**Exercise description**
Exactly as written, copy the lines of the data below from the first through the one containing "family | after".

Given data section start

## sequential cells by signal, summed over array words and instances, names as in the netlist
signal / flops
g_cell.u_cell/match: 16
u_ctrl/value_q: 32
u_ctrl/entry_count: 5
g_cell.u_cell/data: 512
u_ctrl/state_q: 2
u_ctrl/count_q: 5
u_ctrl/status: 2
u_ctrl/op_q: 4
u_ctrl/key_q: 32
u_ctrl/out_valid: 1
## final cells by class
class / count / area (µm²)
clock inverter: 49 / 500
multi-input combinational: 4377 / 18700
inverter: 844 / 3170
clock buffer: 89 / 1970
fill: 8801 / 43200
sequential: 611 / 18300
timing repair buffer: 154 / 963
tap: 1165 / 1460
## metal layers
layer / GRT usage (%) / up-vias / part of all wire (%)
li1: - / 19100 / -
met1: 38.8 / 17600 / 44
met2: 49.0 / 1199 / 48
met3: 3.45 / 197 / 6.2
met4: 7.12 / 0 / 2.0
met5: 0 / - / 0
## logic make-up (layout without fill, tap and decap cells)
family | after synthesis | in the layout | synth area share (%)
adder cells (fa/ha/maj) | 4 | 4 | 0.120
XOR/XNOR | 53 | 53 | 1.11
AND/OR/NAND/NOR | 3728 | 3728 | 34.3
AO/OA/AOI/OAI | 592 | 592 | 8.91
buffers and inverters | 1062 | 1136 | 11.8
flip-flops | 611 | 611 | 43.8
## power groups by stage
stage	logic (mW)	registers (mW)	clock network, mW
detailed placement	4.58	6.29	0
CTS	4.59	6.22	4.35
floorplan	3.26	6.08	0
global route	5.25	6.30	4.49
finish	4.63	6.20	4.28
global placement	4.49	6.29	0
**src/hdl/rrp_pkg.sv**
```systemverilog
// Shared types and constants for the request stream parser.
// Holds the parse-mode enum, the state/event/config structs and the event codes.
// No dependencies.
package rrp_pkg;

    typedef enum logic [3:0] {
        M_IDLE     = 4'd0,
        M_INLINE   = 4'd1,
        M_COUNT    = 4'd2,
        M_COUNT_LF = 4'd3,
        M_DOLLAR   = 4'd4,
        M_LEN      = 4'd5,
        M_LEN_LF   = 4'd6,
        M_DATA     = 4'd7,
        M_DATA_CR  = 4'd8,
        M_DATA_LF  = 4'd9,
        M_ERROR    = 4'd10
    } mode_t;

    // event codes
    localparam logic [2:0] EV_NONE      = 3'd0;
    localparam logic [2:0] EV_ARG_BYTE  = 3'd1;
    localparam logic [2:0] EV_ARG_END   = 3'd2;
    localparam logic [2:0] EV_CMD_END   = 3'd3;
    localparam logic [2:0] EV_PROTO_ERR = 3'd4;

    // protocol error codes
    localparam logic [2:0] ERR_NONE      = 3'd0;
    localparam logic [2:0] ERR_LINE_LONG = 3'd1;
    localparam logic [2:0] ERR_BAD_COUNT = 3'd2;
    localparam logic [2:0] ERR_NO_DOLLAR = 3'd3;
    localparam logic [2:0] ERR_BAD_LEN   = 3'd4;
    localparam logic [2:0] ERR_MISMATCH  = 3'd5;

    // configuration register indexes
    localparam logic [1:0] CFG_LINE_MAX  = 2'd0;
    localparam logic [1:0] CFG_COUNT_MAX = 2'd1;
    localparam logic [1:0] CFG_LEN_MAX   = 2'd2;

    localparam logic [16:0] LINE_MAX_RST  = 17'h10000;
    localparam logic [20:0] COUNT_MAX_RST = 21'h100000;
    localparam logic [29:0] LEN_MAX_RST   = 30'h20000000;

    localparam logic [29:0] NUM_SAT = 30'h3FFFFFFF;
    localparam logic [20:0] CNT_SAT = 21'h1FFFFF;

    localparam logic [7:0] CH_CR     = 8'h0D;
    localparam logic [7:0] CH_LF     = 8'h0A;
    localparam logic [7:0] CH_STAR   = 8'h2A;
    localparam logic [7:0] CH_DOLLAR = 8'h24;
    localparam logic [7:0] CH_SPACE  = 8'h20;
    localparam logic [7:0] CH_MINUS  = 8'h2D;
    localparam logic [7:0] CH_ZERO   = 8'h30;
    localparam logic [7:0] CH_NINE   = 8'h39;

    typedef struct packed {
        logic [16:0] line_max;
        logic [20:0] count_max;
        logic [29:0] len_max;
    } cfg_t;

    typedef struct packed {
        mode_t       mode;
        logic [20:0] args_rem;
        logic [29:0] bytes_rem;
        logic [29:0] accum;
        logic        neg;
        logic [16:0] line_len;
        logic [20:0] arg_cnt;
        logic        in_word;
    } pstate_t;

    typedef struct packed {
        logic [2:0]  kind;
        logic [7:0]  data;
        logic [19:0] index;
        logic [2:0]  err;
    } event_t;

endpackage

```
**src/hdl/rrp_core.sv**
```systemverilog
// Parser state register and the per-byte next-state and event logic.
// Depends on rrp_pkg (mode enum, state/event/config structs, codes).
module rrp_core (
    input  logic          clk,
    input  logic          rst_n,
    input  logic          step_en,
    input  logic [7:0]    data_byte,
    input  logic          new_connection,
    input  rrp_pkg::cfg_t cfg,
    output rrp_pkg::event_t ev
);

    rrp_pkg::pstate_t state_reg;
    rrp_pkg::pstate_t state_next;

    always_ff @(posedge clk or negedge rst_n)
    begin
        if (!rst_n)
        begin
            state_reg <= '0;
        end
        else if (step_en)
        begin
            state_reg <= state_next;
        end
    end

    always_comb
    begin
        rrp_pkg::pstate_t cur;
        logic [16:0] lim;
        logic [16:0] seen;
        logic        is_count;
        logic        is_digit;
        logic [3:0]  digit;
        logic [33:0] acc_mul;
        logic [29:0] acc_sat;
        logic        num_ok;
        logic [20:0] cnt_bump;
        logic        eff_word;
        logic [20:0] eff_cnt;
        logic [16:0] eff_len;

        cur = state_reg;
        if (new_connection)
        begin
            cur = '0;
        end
        state_next = cur;
        ev = '0;

        lim = (cfg.line_max == 17'd0) ? 17'd1 : cfg.line_max;
        seen = cur.line_len - 17'd1 - {16'd0, cur.neg};
        is_count = (cur.mode == rrp_pkg::M_COUNT);
        is_digit = (data_byte >= rrp_pkg::CH_ZERO) && (data_byte <= rrp_pkg::CH_NINE);
        digit = data_byte[3:0];
        acc_mul = {1'b0, cur.accum, 3'd0} + {3'd0, cur.accum, 1'b0} + {30'd0, digit};
        acc_sat = (acc_mul >= {4'd0, rrp_pkg::NUM_SAT}) ? rrp_pkg::NUM_SAT : acc_mul[29:0];
        cnt_bump = (cur.arg_cnt < rrp_pkg::CNT_SAT) ? cur.arg_cnt + 21'd1 : cur.arg_cnt;

        // strict decimal: optional leading minus on counts, no leading zeros, no "-0"
        if (data_byte == rrp_pkg::CH_MINUS)
        begin
            num_ok = is_count && (cur.line_len == 17'd1);
        end
        else if (!is_digit)
        begin
            num_ok = 1'b0;
        end
        else if ((seen != 17'd0) && (cur.accum == 30'd0))
        begin
            num_ok = 1'b0;
        end
        else if ((seen == 17'd0) && cur.neg && (data_byte == rrp_pkg::CH_ZERO))
        begin
            num_ok = 1'b0;
        end
        else
        begin
            num_ok = 1'b1;
        end

        // inline line view: an idle parser starts a fresh line
        if (cur.mode == rrp_pkg::M_IDLE)
        begin
            eff_word = 1'b0;
            eff_cnt  = 21'd0;
            eff_len  = 17'd0;
        end
        else
        begin
            eff_word = cur.in_word;
            eff_cnt  = cur.arg_cnt;
            eff_len  = cur.line_len;
        end

        unique case (cur.mode)
            rrp_pkg::M_IDLE,
            rrp_pkg::M_INLINE:
            begin
                state_next.in_word  = eff_word;
                state_next.arg_cnt  = eff_cnt;
                state_next.line_len = eff_len;
                if ((cur.mode == rrp_pkg::M_IDLE) && (data_byte == rrp_pkg::CH_STAR))
                begin
                    state_next.mode     = rrp_pkg::M_COUNT;
                    state_next.line_len = 17'd1;
                    state_next.accum    = 30'd0;
                    state_next.neg      = 1'b0;
                end
                else if (data_byte == rrp_pkg::CH_LF)
                begin
                    ev.kind = (eff_word || (eff_cnt != 21'd0)) ?
                              rrp_pkg::EV_CMD_END : rrp_pkg::EV_NONE;
                    state_next.in_word  = 1'b0;
                    state_next.arg_cnt  = 21'd0;
                    state_next.line_len = 17'd0;
                    state_next.mode     = rrp_pkg::M_IDLE;
                end
                else if (eff_len >= lim)
                begin
                    state_next.mode = rrp_pkg::M_ERROR;
                    ev.kind = rrp_pkg::EV_PROTO_ERR;
                    ev.err  = rrp_pkg::ERR_LINE_LONG;
                end
                else
                begin
                    state_next.mode     = rrp_pkg::M_INLINE;
                    state_next.line_len = eff_len + 17'd1;
                    if ((data_byte == rrp_pkg::CH_SPACE) || (data_byte == rrp_pkg::CH_CR))
                    begin
                        if (eff_word)
                        begin
                            ev.kind = rrp_pkg::EV_ARG_END;
                            ev.index = eff_cnt[19:0];
                            state_next.arg_cnt = (eff_cnt < rrp_pkg::CNT_SAT) ?
                                                 eff_cnt + 21'd1 : eff_cnt;
                            state_next.in_word = 1'b0;
                        end
                    end
                    else
                    begin
                        state_next.in_word = 1'b1;
                        ev.kind  = rrp_pkg::EV_ARG_BYTE;
                        ev.data  = data_byte;
                        ev.index = eff_cnt[19:0];
                    end
                end
            end
            rrp_pkg::M_COUNT,
            rrp_pkg::M_LEN:
            begin
                if (data_byte == rrp_pkg::CH_CR)
                begin
                    if (is_count)
                    begin
                        if ((seen == 17'd0) || (cur.accum == rrp_pkg::NUM_SAT) ||
                            (!cur.neg && (cur.accum > {9'd0, cfg.count_max})))
                        begin
                            state_next.mode = rrp_pkg::M_ERROR;
                            ev.kind = rrp_pkg::EV_PROTO_ERR;
                            ev.err  = rrp_pkg::ERR_BAD_COUNT;
                        end
                        else
                        begin
                            state_next.mode = rrp_pkg::M_COUNT_LF;
                        end
                    end
                    else
                    begin
                        if ((seen == 17'd0) || (cur.accum == rrp_pkg::NUM_SAT) ||
                            (cur.accum > cfg.len_max))
                        begin
                            state_next.mode = rrp_pkg::M_ERROR;
                            ev.kind = rrp_pkg::EV_PROTO_ERR;
                            ev.err  = rrp_pkg::ERR_BAD_LEN;
                        end
                        else
                        begin
                            state_next.mode = rrp_pkg::M_LEN_LF;
                        end
                    end
                end
                else if (cur.line_len >= lim)
                begin
                    state_next.mode = rrp_pkg::M_ERROR;
                    ev.kind = rrp_pkg::EV_PROTO_ERR;
                    ev.err  = rrp_pkg::ERR_LINE_LONG;
                end
                else if (!num_ok)
                begin
                    state_next.mode = rrp_pkg::M_ERROR;
                    ev.kind = rrp_pkg::EV_PROTO_ERR;
                    ev.err  = is_count ? rrp_pkg::ERR_BAD_COUNT : rrp_pkg::ERR_BAD_LEN;
                end
                else
                begin
                    if (data_byte == rrp_pkg::CH_MINUS)
                    begin
                        state_next.neg = 1'b1;
                    end
                    else
                    begin
                        state_next.accum = acc_sat;
                    end
                    state_next.line_len = cur.line_len + 17'd1;
                end
            end
            rrp_pkg::M_COUNT_LF:
            begin
                if (data_byte != rrp_pkg::CH_LF)
                begin
                    state_next.mode = rrp_pkg::M_ERROR;
                    ev.kind = rrp_pkg::EV_PROTO_ERR;
                    ev.err  = rrp_pkg::ERR_BAD_COUNT;
                end
                else if (cur.neg || (cur.accum == 30'd0))
                begin
                    state_next = '0;
                end
                else
                begin
                    state_next.args_rem = cur.accum[20:0];
                    state_next.arg_cnt  = 21'd0;
                    state_next.line_len = 17'd0;
                    state_next.mode     = rrp_pkg::M_DOLLAR;
                end
            end
            rrp_pkg::M_DOLLAR:
            begin
                if (data_byte == rrp_pkg::CH_DOLLAR)
                begin
                    state_next.mode     = rrp_pkg::M_LEN;
                    state_next.line_len = 17'd1;
                    state_next.accum    = 30'd0;
                    state_next.neg      = 1'b0;
                end
                else
                begin
                    state_next.mode = rrp_pkg::M_ERROR;
                    ev.kind = rrp_pkg::EV_PROTO_ERR;
                    ev.err  = rrp_pkg::ERR_NO_DOLLAR;
                end
            end
            rrp_pkg::M_LEN_LF:
            begin
                if (data_byte != rrp_pkg::CH_LF)
                begin
                    state_next.mode = rrp_pkg::M_ERROR;
                    ev.kind = rrp_pkg::EV_PROTO_ERR;
                    ev.err  = rrp_pkg::ERR_BAD_LEN;
                end
                else
                begin
                    state_next.bytes_rem = cur.accum;
                    state_next.line_len  = 17'd0;
                    state_next.mode = (cur.accum != 30'd0) ? rrp_pkg::M_DATA : rrp_pkg::M_DATA_CR;
                end
            end
            rrp_pkg::M_DATA:
            begin
                ev.kind  = rrp_pkg::EV_ARG_BYTE;
                ev.data  = data_byte;
                ev.index = cur.arg_cnt[19:0];
                if (cur.bytes_rem <= 30'd1)
                begin
                    state_next.bytes_rem = 30'd0;
                    state_next.mode = rrp_pkg::M_DATA_CR;
                end
                else
                begin
                    state_next.bytes_rem = cur.bytes_rem - 30'd1;
                end
            end
            rrp_pkg::M_DATA_CR:
            begin
                if (data_byte == rrp_pkg::CH_CR)
                begin
                    ev.kind  = rrp_pkg::EV_ARG_END;
                    ev.index = cur.arg_cnt[19:0];
                    state_next.mode = rrp_pkg::M_DATA_LF;
                end
                else
                begin
                    state_next.mode = rrp_pkg::M_ERROR;
                    ev.kind = rrp_pkg::EV_PROTO_ERR;
                    ev.err  = rrp_pkg::ERR_MISMATCH;
                end
            end
            rrp_pkg::M_DATA_LF:
            begin
                if (data_byte != rrp_pkg::CH_LF)
                begin
                    state_next.mode = rrp_pkg::M_ERROR;
                    ev.kind = rrp_pkg::EV_PROTO_ERR;
                    ev.err  = rrp_pkg::ERR_MISMATCH;
                end
                else if (cur.args_rem <= 21'd1)
                begin
                    ev.kind = rrp_pkg::EV_CMD_END;
                    state_next = '0;
                end
                else
                begin
                    state_next.arg_cnt  = cnt_bump;
                    state_next.args_rem = cur.args_rem - 21'd1;
                    state_next.mode     = rrp_pkg::M_DOLLAR;
                end
            end
            default:
            begin
                state_next.mode = rrp_pkg::M_ERROR;
            end
        endcase
    end

    // an error event always parks the parser in the error mode
    assert property (@(posedge clk) disable iff (!rst_n)
        step_en && (ev.kind == rrp_pkg::EV_PROTO_ERR) |=> state_reg.mode == rrp_pkg::M_ERROR)
        else $error("error event did not enter error mode");

    // a command end always leaves the parser idle
    assert property (@(posedge clk) disable iff (!rst_n)
        step_en && (ev.kind == rrp_pkg::EV_CMD_END) |=> state_reg.mode == rrp_pkg::M_IDLE)
        else $error("command end did not return to idle");

    // the error mode is left only through a new connection
    assert property (@(posedge clk) disable iff (!rst_n)
        step_en && (state_reg.mode == rrp_pkg::M_ERROR) && !new_connection
        |-> ev.kind == rrp_pkg::EV_NONE)
        else $error("event produced while in error mode");

endmodule

```
**src/hdl/resp_request_parser.sv**
```systemverilog
// Top level of the request stream parser: channels, config registers, pipeline.
// Depends on rrp_pkg and rrp_core.
//
// Usage:
//   The input channel (in_valid/in_ready) carries one byte of the client
//   request stream per transaction, with new_connection set on the first
//   byte of a fresh connection. The output channel (out_valid/out_ready)
//   returns exactly one event per input byte, in order: none, argument
//   byte, argument end, command end or protocol error with its code.
//   The configuration channel (cfg_valid/cfg_ready/cfg_index/cfg_data)
//   writes the line, count and length limits; it is always ready and is
//   meant to be used only while no byte is in flight.
//   An accepted byte enters the input register; from there the parse logic
//   loads its event into the event register, which drives the output.
//   Throughput is one byte per cycle while the receiver keeps taking events,
//   set by the parse step working on the running state.
//   A stalled receiver holds the event register; the input register still
//   takes one more byte, after which in_ready drops until the event leaves.
//   Reset clears the parser to idle with no pending transactions and loads
//   the default limits.
module resp_request_parser (
    input  logic        clk,
    input  logic        rst_n,

    input  logic        in_valid,
    output logic        in_ready,
    input  logic [7:0]  data_byte,
    input  logic        new_connection,

    output logic        out_valid,
    input  logic        out_ready,
    output logic [2:0]  event_res,
    output logic [7:0]  arg_byte,
    output logic [19:0] arg_index,
    output logic [2:0]  error_code,

    input  logic        cfg_valid,
    output logic        cfg_ready,
    input  logic [1:0]  cfg_index,
    input  logic [29:0] cfg_data
);

    rrp_pkg::cfg_t   cfg_reg;
    rrp_pkg::event_t ev;
    rrp_pkg::event_t out_reg;

    logic       s1_valid_reg;
    logic [7:0] s1_byte_reg;
    logic       s1_newc_reg;
    logic       out_valid_reg;
    logic       advance;
    logic       step_en;

    // the event register moves whenever it is empty or being taken
    assign advance   = !out_valid_reg || out_ready;
    assign step_en   = s1_valid_reg && advance;
    assign in_ready  = !s1_valid_reg || advance;
    assign cfg_ready = 1'b1;

    // configuration registers; writes beyond the list are dropped
    always_ff @(posedge clk or negedge rst_n)
    begin
        if (!rst_n)
        begin
            cfg_reg.line_max  <= rrp_pkg::LINE_MAX_RST;
            cfg_reg.count_max <= rrp_pkg::COUNT_MAX_RST;
            cfg_reg.len_max   <= rrp_pkg::LEN_MAX_RST;
        end
        else if (cfg_valid)
        begin
            unique case (cfg_index)
                rrp_pkg::CFG_LINE_MAX:  cfg_reg.line_max  <= cfg_data[16:0];
                rrp_pkg::CFG_COUNT_MAX: cfg_reg.count_max <= cfg_data[20:0];
                rrp_pkg::CFG_LEN_MAX:   cfg_reg.len_max   <= cfg_data;
                default:                ;
            endcase
        end
    end

    // input register: hold while the step is blocked
    always_ff @(posedge clk or negedge rst_n)
    begin
        if (!rst_n)
        begin
            s1_valid_reg <= 1'b0;
        end
        else if (in_ready)
        begin
            s1_valid_reg <= in_valid;
        end
    end

    always_ff @(posedge clk)
    begin
        if (in_valid && in_ready)
        begin
            s1_byte_reg <= data_byte;
            s1_newc_reg <= new_connection;
        end
    end

    rrp_core u_core (
        .clk            (clk),
        .rst_n          (rst_n),
        .step_en        (step_en),
        .data_byte      (s1_byte_reg),
        .new_connection (s1_newc_reg),
        .cfg            (cfg_reg),
        .ev             (ev)
    );

    // event register: advance when empty or taken
    always_ff @(posedge clk or negedge rst_n)
    begin
        if (!rst_n)
        begin
            out_valid_reg <= 1'b0;
        end
        else if (advance)
        begin
            out_valid_reg <= s1_valid_reg;
        end
    end

    always_ff @(posedge clk)
    begin
        if (step_en)
        begin
            out_reg <= ev;
        end
    end

    assign out_valid  = out_valid_reg;
    assign event_res  = out_reg.kind;
    assign arg_byte   = out_reg.data;
    assign arg_index  = out_reg.index;
    assign error_code = out_reg.err;

    // an error code comes with the error event and with nothing else
    assert property (@(posedge clk) disable iff (!rst_n)
        out_valid |-> ((event_res == rrp_pkg::EV_PROTO_ERR) == (error_code != rrp_pkg::ERR_NONE)))
        else $error("error code and event kind disagree");

    // a data byte is shown only with an argument byte event
    assert property (@(posedge clk) disable iff (!rst_n)
        out_valid && (event_res != rrp_pkg::EV_ARG_BYTE) |-> arg_byte == 8'd0)
        else $error("stray argument byte");

    // a blocked step keeps its byte in the input register
    assert property (@(posedge clk) disable iff (!rst_n)
        s1_valid_reg && !advance |=> s1_valid_reg && $stable(s1_byte_reg))
        else $error("input register lost a pending byte");

endmodule

```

Given data section end

**Answer to the exercise**
## sequential cells by signal, summed over array words and instances, names as in the netlist
signal / flops
g_cell.u_cell/match: 16
u_ctrl/value_q: 32
u_ctrl/entry_count: 5
g_cell.u_cell/data: 512
u_ctrl/state_q: 2
u_ctrl/count_q: 5
u_ctrl/status: 2
u_ctrl/op_q: 4
u_ctrl/key_q: 32
u_ctrl/out_valid: 1
## final cells by class
class / count / area (µm²)
clock inverter: 49 / 500
multi-input combinational: 4377 / 18700
inverter: 844 / 3170
clock buffer: 89 / 1970
fill: 8801 / 43200
sequential: 611 / 18300
timing repair buffer: 154 / 963
tap: 1165 / 1460
## metal layers
layer / GRT usage (%) / up-vias / part of all wire (%)
li1: - / 19100 / -
met1: 38.8 / 17600 / 44
met2: 49.0 / 1199 / 48
met3: 3.45 / 197 / 6.2
met4: 7.12 / 0 / 2.0
met5: 0 / - / 0
## logic make-up (layout without fill, tap and decap cells)
family | after synthesis | in the layout | synth area share (%)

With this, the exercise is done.